En su libro sobre Hildebrando Castro Pozo (1989b), Franco atacó el mismo problema, pero esta vez desde las ideas de un intelectual específico. Se trata del mismo asedio, pero desde otro lugar. El autor partió señalando que dentro del socialismo existen diferencias, y Castro Pozo expresa una de sus variantes, que él releva. En Nuestra comunidad indígena (1924) se puede observar “un puñado esencial de ideas-fuerza que hicieron su camino en la reflexión acerca del Perú y su curso histórico socialista” (1989b, p. 25). La comunidad indígena es “un legado cultural que se rehace, que se recrea, que se proyecta cotidianamente desde el presente hasta el futuro. La comunidad campesina produce cultura y la suya es una savia viva de la cual debe nutrirse la actual y futura cultura nacional” (1989b, p. 27); el cooperativismo es fundamental y es parsimonioso frente el mestizo. Una década después, Castro Pozo publicaría su libro Renuevo de peruanidad (1934) en el que el sujeto es el mestizo. Manifiesta un cambio, y su análisis se convierte en más global, nacional. Por ello, sostiene Franco, Castro Pozo expresa el “enfoque nacional del socialismo peruano” (1989b, p. 31).

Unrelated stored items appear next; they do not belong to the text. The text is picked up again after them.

## config.mk

```make
export PLATFORM = sky130hd
export DESIGN_NAME = inst_seq
export DESIGN_NICKNAME = d
export VERILOG_FILES = /design/src/rtl/inst_seq.sv
export SDC_FILE = /design/constraint.sdc
export NUM_CORES = 1
export LEC_CHECK = 0
export CAP_MARGIN = 0
export CORE_ASPECT_RATIO = 0.75
export CORE_MARGIN = 2
export CORE_UTILIZATION = 35
export DETAILED_ROUTE_END_ITERATION = 6
export PLACE_DENSITY = 0.69
export RECOVER_POWER = 25
export SETUP_SLACK_MARGIN = 0.4
export SYNTH_ARGS = -nofsm -noshare
export SYNTH_HDL_FRONTEND = slang
export SYNTH_SLANG_ARGS = --single-unit
```

## constraint.sdc

```tcl
create_clock -name clk_i -period 2.7 [get_ports clk_i]
set_clock_uncertainty 0.15 [all_clocks]
set_input_delay 0.675 -clock clk_i [delete_from_list [all_inputs] [get_ports clk_i]]
set_output_delay 0.675 -clock clk_i [all_outputs]
set_load 0.01 [all_outputs]
```
$ cat config.mk
export PLATFORM = sky130hd
export DESIGN_NAME = vxe_vpu_cmd_issuer
export DESIGN_NICKNAME = d
export VERILOG_FILES = /design/src/rtl/vxe_vpu_cmd_issuer.sv
export SDC_FILE = /design/constraint.sdc
export NUM_CORES = 1
export LEC_CHECK = 0
export ABC_CLOCK_PERIOD_IN_PS = 2600
export CAP_MARGIN = 20
export CORE_MARGIN = 4
export CORE_UTILIZATION = 40
export CTS_CLUSTER_DIAMETER = 30
export DETAILED_ROUTE_END_ITERATION = 7
export GPL_TIMING_DRIVEN = 0
export PLACE_DENSITY = 0.85
export SYNTH_ARGS = -nofsm -noshare
export SYNTH_HDL_FRONTEND = slang
export SYNTH_SLANG_ARGS = --single-unit
$ cat constraint.sdc
create_clock -name clk -period 2.6 [get_ports clk]
set_input_delay 0.65 -clock clk [delete_from_list [all_inputs] [get_ports clk]]
set_output_delay 0.65 -clock clk [all_outputs]
set_load 0.01 [all_outputs]
## config.mk

```make
export PLATFORM = sky130hd
export DESIGN_NAME = cpu_core
export DESIGN_NICKNAME = d
export VERILOG_FILES = /design/src/rtl/cpu_pkg.sv /design/src/rtl/cpu_alu.sv /design/src/rtl/cpu_core.sv
export SDC_FILE = /design/constraint.sdc
export NUM_CORES = 2
export LEC_CHECK = 0
export CAP_MARGIN = 10
export CORE_ASPECT_RATIO = 2
export CORE_MARGIN = 2
export CORE_UTILIZATION = 40
export DETAILED_ROUTE_END_ITERATION = 6
export GPL_TIMING_DRIVEN = 0
export PLACE_DENSITY = 0.59
export SLEW_MARGIN = 10
export SYNTH_ARGS = -nofsm -noshare
export SYNTH_HDL_FRONTEND = slang
export SYNTH_SLANG_ARGS = --single-unit
```

## constraint.sdc

```tcl
create_clock -name clk -period 8 [get_ports clk]
set_input_delay 1.6 -clock clk [delete_from_list [all_inputs] [get_ports clk]]
set_output_delay 1.6 -clock clk [all_outputs]
set_load 0.005 [all_outputs]
```

## src/rtl/cpu_pkg.sv

```systemverilog
// Shared definitions for the multi-cycle register CPU: instruction fields,
// opcode and sequencer state encodings, and opcode classification helpers.
package cpu_pkg;

  localparam int INSN_W = 8;
  localparam int OP_MSB = 7;
  localparam int OP_LSB = 4;
  localparam int RD_MSB = 3;
  localparam int RD_LSB = 2;
  localparam int RS_MSB = 1;
  localparam int RS_LSB = 0;

  typedef enum logic [3:0] {
    OP_NOP   = 4'h0,
    OP_ADD   = 4'h1,
    OP_SUB   = 4'h2,
    OP_AND   = 4'h3,
    OP_OR    = 4'h4,
    OP_XOR   = 4'h5,
    OP_MOV   = 4'h6,
    OP_LDI   = 4'h7,
    OP_LD    = 4'h8,
    OP_ST    = 4'h9,
    OP_JZ    = 4'hA,
    OP_SHL   = 4'hB,
    OP_SHR   = 4'hC,
    OP_RSV_D = 4'hD,
    OP_RSV_E = 4'hE,
    OP_HALT  = 4'hF
  } opcode_e;

  typedef enum logic [2:0] {
    S_IDLE   = 3'd0,
    S_FETCH  = 3'd1,
    S_DECODE = 3'd2,
    S_IMM    = 3'd3,
    S_EXEC   = 3'd4,
    S_MEM    = 3'd5,
    S_HALT   = 3'd6
  } state_e;

  // Opcodes whose ALU result is written to rd and which update the zero flag.
  function automatic logic alu_writes_rd(opcode_e op);
    case (op)
      OP_ADD, OP_SUB, OP_AND, OP_OR, OP_XOR,
      OP_MOV, OP_LDI, OP_SHL, OP_SHR: return 1'b1;
      default:                        return 1'b0;
    endcase
  endfunction

  // Opcodes that carry a second (immediate) instruction word.
  function automatic logic has_imm(opcode_e op);
    return (op == OP_LDI) || (op == OP_JZ);
  endfunction

endpackage

```

## src/rtl/cpu_alu.sv

```systemverilog
// Combinational ALU: rd-op-rs arithmetic/logic, moves and single-bit shifts.
// Operand a is the rd register, b is rs (or the immediate for LDI).
module cpu_alu
  import cpu_pkg::*;
#(
  parameter int DATA_W = 8
) (
  input  logic [3:0]        op,
  input  logic [DATA_W-1:0] a,
  input  logic [DATA_W-1:0] b,
  output logic [DATA_W-1:0] result,
  output logic              zero
);

  always_comb begin
    result = '0;
    case (opcode_e'(op))
      OP_ADD:         result = a + b;
      OP_SUB:         result = a - b;
      OP_AND:         result = a & b;
      OP_OR:          result = a | b;
      OP_XOR:         result = a ^ b;
      OP_MOV, OP_LDI: result = b;
      OP_SHL:         result = {b[DATA_W-2:0], 1'b0};
      OP_SHR:         result = {1'b0, b[DATA_W-1:1]};
      default:        result = '0;
    endcase
    zero = (result == '0);
  end

endmodule

```

## src/rtl/cpu_core.sv

```systemverilog
// Multi-cycle register CPU: handshaked program load into instruction memory,
// start/halt run control and a FETCH/DECODE/IMM/EXEC/MEM sequencer.
module cpu_core
  import cpu_pkg::*;
#(
  parameter  int DATA_W     = 8,
  parameter  int NREGS      = 4,
  parameter  int IMEM_DEPTH = 256,
  parameter  int DMEM_DEPTH = 16,
  localparam int PC_W       = $clog2(IMEM_DEPTH),
  localparam int DA_W       = $clog2(DMEM_DEPTH)
) (
  input  logic              clk,
  input  logic              reset,
  input  logic              load_en,
  input  logic              load_valid,
  input  logic [7:0]        load_data,
  output logic              load_ready,
  input  logic              start,
  output logic              busy,
  output logic              halted,
  output logic [PC_W-1:0]   pc,
  output logic [7:0]        instruction,
  output logic [DATA_W-1:0] alu_result,
  output logic              zero
);

  localparam int RI_W = (NREGS > 1) ? $clog2(NREGS) : 1;

  state_e state_q;
  state_e state_d;

  logic [INSN_W-1:0] imem [IMEM_DEPTH];
  logic [DATA_W-1:0] dmem [DMEM_DEPTH];
  logic [DATA_W-1:0] regs [NREGS];

  logic [PC_W-1:0]   load_ptr;
  logic [INSN_W-1:0] imm_q;
  logic [DATA_W-1:0] dmem_q;

  opcode_e           op;
  logic [RI_W-1:0]   rd_idx;
  logic [RI_W-1:0]   rs_idx;
  logic [DATA_W-1:0] rd_val;
  logic [DATA_W-1:0] rs_val;
  logic [DATA_W-1:0] alu_b;
  logic [DATA_W-1:0] alu_res;
  logic              alu_zero;

  logic [PC_W-1:0]   pc_inc;
  logic [PC_W-1:0]   load_ptr_inc;
  logic              start_ok;
  logic              load_fire;
  logic              alu_we;
  logic              ld_re;
  logic              ld_we;
  logic              st_we;
  logic              jz_taken;

  assign op     = opcode_e'(instruction[OP_MSB:OP_LSB]);
  assign rd_idx = instruction[RD_LSB +: RI_W];
  assign rs_idx = instruction[RS_LSB +: RI_W];
  assign rd_val = regs[rd_idx];
  assign rs_val = regs[rs_idx];
  assign alu_b  = (op == OP_LDI) ? DATA_W'(imm_q) : rs_val;

  // Explicit wrap keeps non-power-of-two memory depths well behaved.
  assign pc_inc       = (pc == PC_W'(IMEM_DEPTH - 1)) ? '0 : pc + 1'b1;
  assign load_ptr_inc = (load_ptr == PC_W'(IMEM_DEPTH - 1)) ? '0 : load_ptr + 1'b1;

  // start is honoured only from IDLE/HALT and never while a load is requested.
  assign start_ok  = start & ~load_en & ((state_q == S_IDLE) | (state_q == S_HALT));
  assign load_fire = load_ready & load_valid;

  cpu_alu #(.DATA_W(DATA_W)) u_alu (
    .op     (instruction[OP_MSB:OP_LSB]),
    .a      (rd_val),
    .b      (alu_b),
    .result (alu_res),
    .zero   (alu_zero)
  );

  always_ff @(posedge clk or posedge reset) begin
    if (reset) state_q <= S_IDLE;
    else       state_q <= state_d;
  end

  always_comb begin
    state_d = state_q;
    case (state_q)
      S_IDLE:   if (start_ok) state_d = S_FETCH;
      S_FETCH:  state_d = S_DECODE;
      S_DECODE: begin
        if (has_imm(op))         state_d = S_IMM;
        else if (op == OP_HALT)  state_d = S_HALT;
        else                     state_d = S_EXEC;
      end
      S_IMM:    state_d = S_EXEC;
      S_EXEC:   state_d = (op == OP_LD) ? S_MEM : S_FETCH;
      S_MEM:    state_d = S_FETCH;
      S_HALT:   if (start_ok) state_d = S_FETCH;
      default:  state_d = S_IDLE;
    endcase
  end

  always_comb begin
    busy       = 1'b0;
    halted     = 1'b0;
    load_ready = 1'b0;
    alu_we     = 1'b0;
    ld_re      = 1'b0;
    ld_we      = 1'b0;
    st_we      = 1'b0;
    jz_taken   = 1'b0;
    case (state_q)
      S_IDLE: load_ready = load_en & ~reset;
      S_HALT: halted = 1'b1;
      S_EXEC: begin
        busy     = 1'b1;
        alu_we   = alu_writes_rd(op);
        ld_re    = (op == OP_LD);
        st_we    = (op == OP_ST);
        jz_taken = (op == OP_JZ) & zero;
      end
      S_MEM: begin
        busy  = 1'b1;
        ld_we = 1'b1;
      end
      default: busy = 1'b1;
    endcase
  end

  // Sequencer-owned registers: program counter, load pointer, instruction.
  always_ff @(posedge clk or posedge reset) begin
    if (reset) begin
      pc          <= '0;
      load_ptr    <= '0;
      instruction <= '0;
    end else begin
      if (start_ok)
        pc <= '0;
      else if ((state_q == S_FETCH) || (state_q == S_IMM))
        pc <= pc_inc;
      else if (jz_taken)
        pc <= PC_W'(imm_q);

      if (start_ok)
        load_ptr <= '0;
      else if (load_fire)
        load_ptr <= load_ptr_inc;

      if (state_q == S_FETCH)
        instruction <= imem[pc];
    end
  end

  // Memories: synchronous reads, contents survive reset.
  always_ff @(posedge clk) begin
    if (load_fire)
      imem[load_ptr] <= load_data;
    if (state_q == S_IMM)
      imm_q <= imem[pc];
    if (st_we)
      dmem[rd_val[DA_W-1:0]] <= rs_val;
    if (ld_re)
      dmem_q <= dmem[rs_val[DA_W-1:0]];
  end

  // Architectural register file and flags; LD writes back one cycle after EXEC.
  always_ff @(posedge clk or posedge reset) begin
    if (reset) begin
      for (int i = 0; i < NREGS; i++) regs[i] <= '0;
      alu_result <= '0;
      zero       <= 1'b0;
    end else begin
      if (alu_we) begin
        regs[rd_idx] <= alu_res;
        alu_result   <= alu_res;
        zero         <= alu_zero;
      end else if (ld_we) begin
        regs[rd_idx] <= dmem_q;
      end
    end
  end

endmodule

```

==> results.yml <==
power:
  powerDensity_nw_per_um2: 374
  comb_power_share_pct: 39.0
  swShare_pct: 39.6
  ir_drop_mv: 0.306
  p_clk_share_pct: 25.1
  p_int_mw: 22.9
  switchingPower_mw: 15.0
  total_leakage_power_nw: 31.5
  p_total_mw: 38.0
  pwr-share-seq_pct: 35.9
synthesis:
  yosys-top-cells-area: "edfxtp_1, mux4_2, dfrtp_1, mux2i_1, nor2_1"
  synthTopCellsByCount: "edfxtp_1, mux4_2, nor2_1"
  syn_area_per_cell_um2: 19.9
  ys_async_sr_fraction_pct: 3.01
  yosysTopAreaCellShare_pct: 73.3
  synthCells: 4524
  yosysSeqAreaShare_pct: 75.1
  synth.most_common_cell: "edfxtp_1"
  synth_edf_count: 2192
  syn-cell-area_um2: 89900
  synth_seq_cells: 2260
  yosysUniqueCellTypes: 81
  yosysWarnings: 0
  synth-main-ff-cell: "edfxtp_1"
  syn_nets: 4567
  synth_area_leader_cell: "edfxtp_1"
timing:
  max_slew.worst_pin.slew_ns: 1.44
  tns_ns: 0
  skew_ns: 0.0938
  post-route-min-period_ns: 6.70
  setup_violations: 0
  post-route-period-util_pct: 83.8
  rsz0062_at_grt: "false"
  maxSlewViolCount: 0
  maxSlewHeadroom_pct: 3.81
  timing.fmax_mhz: 149
  report.final.hold_viol_count: 0
routing:
  dr.first_iter.drc_count: 9641
  dr_total_vias: 52900
  ant_nets: 0
  wl_per_cell_um: 45.2
  viasPerCell: 6.64
  drtPass1Iterations: 7
  drt-total-wl_um: 360000
  drc_errors: 0
final_layout:
  stdcell_area_um2: 101000
  fillCellCount: 18900
  final_cells: 7973
  nNetsFinal: 4861
  drive_gt1_share_pct: 22.5
  area_growth_pct: 12.9
  postLayoutCoreUtil_pct: 45.3
placement:
  hpwl_um: 240000
  gp_congestion: 1.04
  placed_area_um2: 95200
  numPortBuffers: 40
  dp.cells: 7584
clock_network:
  post_cts.repair.setup_buffers: 0
  numCtsBuffers: 207
  cts_resized: 0
  cts_tree: "yes"
  clk_latency_ns: 0.90
  clock-sinks: 2260
  clk_pin_slew_ns: 0.07
  clockBufferDepth: 4
  cts.htree.levels: 4
  cts_hold_buf: 0
  clock-root-buffer: "clkbuf_16"
worst_setup_path:
  cp-start-kind: "register"
  critPathRequiredTime_ns: 8.53
  crit_path_end_kind: "register"
  crit_buf_inv: 5
  cp_common_cell: "buf_2"
  crit_fanout: 10
  cp_slowest_stage_delay_ns: 0.98
  slowest_stage: "buf_2"
  crit_path_cell_trace: "buf_2 > buf_2 > buf_2 > buf_2 > buf_2 > mux4_2 > nand2_1 > a21oi_1 > nor3_1 > a31oi_1 > o211ai_1 > nand2_1"
  cp.arrival_ns: 7.23
  cp_top_family: "buffers and inverters"
  crit_type: "register to register"
floorplan:
  core_area_um2: 224000
  die_area_um2: 229000
  die_h_um: 674
  num_rows: 246
  pin_count: 41
  start_util_pct: 40.2
  dieWidth_um: 339
grt:
  grt_max_degree: 145
  grt_usage_pct: 31.0
  grt_pass1_vias: 49800
  antenna_found_initial: 33
  grt_pass1_wl_um: 467000
  grt_overflow: 0
flow_run:
  drv_cap: 0
outcome:
  status: "finished, final reports clean"
hold_path:
  hold_path_class: "register to register"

La influencia del pensador piurano tendría una marcada presencia en Mariátegui. Franco busca rescatar su importancia que, dice, se le ha escatimado. En 1930 Castro Pozo funda, junto con Luciano Castillo, el Partido Socialista, luego de elegir un camino distinto al de Mariátegui. Posteriormente, en Del ayllu al cooperativismo socialista (1936) reflexionaría desde el punto de vista económico, y entiende al cooperativismo como el “objetivo histórico del desarrollo peruano” (1989b, p. 93), mientras concibe al comunitarismo como “el camino nacional del socialismo o la estrategia de desarrollo nacional que construye el socialismo” (1989b, p. 93). De una manera implícita, Franco sostiene la vigencia del proyecto velasquista que quedó inconcluso: reformas profundas que deben eliminar a castas dominantes, pero no nacionales, al mismo tiempo que las clases populares, lo conformante de lo nacional-popular, sean capaces de encontrar con justicia su lugar fundamental en la construcción de la nacionalidad.

Franco fue pertinaz en su reflexión sobre los temas que considera claves: la nación, el socialismo, la participación de las clases populares. Imágenes de la sociedad peruana: la otra modernidad (1991), es un nuevo escalón en su argumentación. Franco fue agudo en su análisis sobre el tema de las ideas. Específicamente sobre los indigenistas, señala que fue discurso de mestizos, es decir, de aquellos que siendo lejanos del mundo indígena de siervos e indios, “asociaron la representación de su condición étnico-social con profundos sentimientos de extrañamiento, de vergüenza y de amenaza frente al mundo de los indios y provocó en muchos indigenistas una huida de sí mismos … muchos de ellos escribieron las páginas más violentas y estremecedoras que yo recuerdo escritas en el siglo contra los mestizos, es decir, contra ellos mismos” (1991a, p. 61).  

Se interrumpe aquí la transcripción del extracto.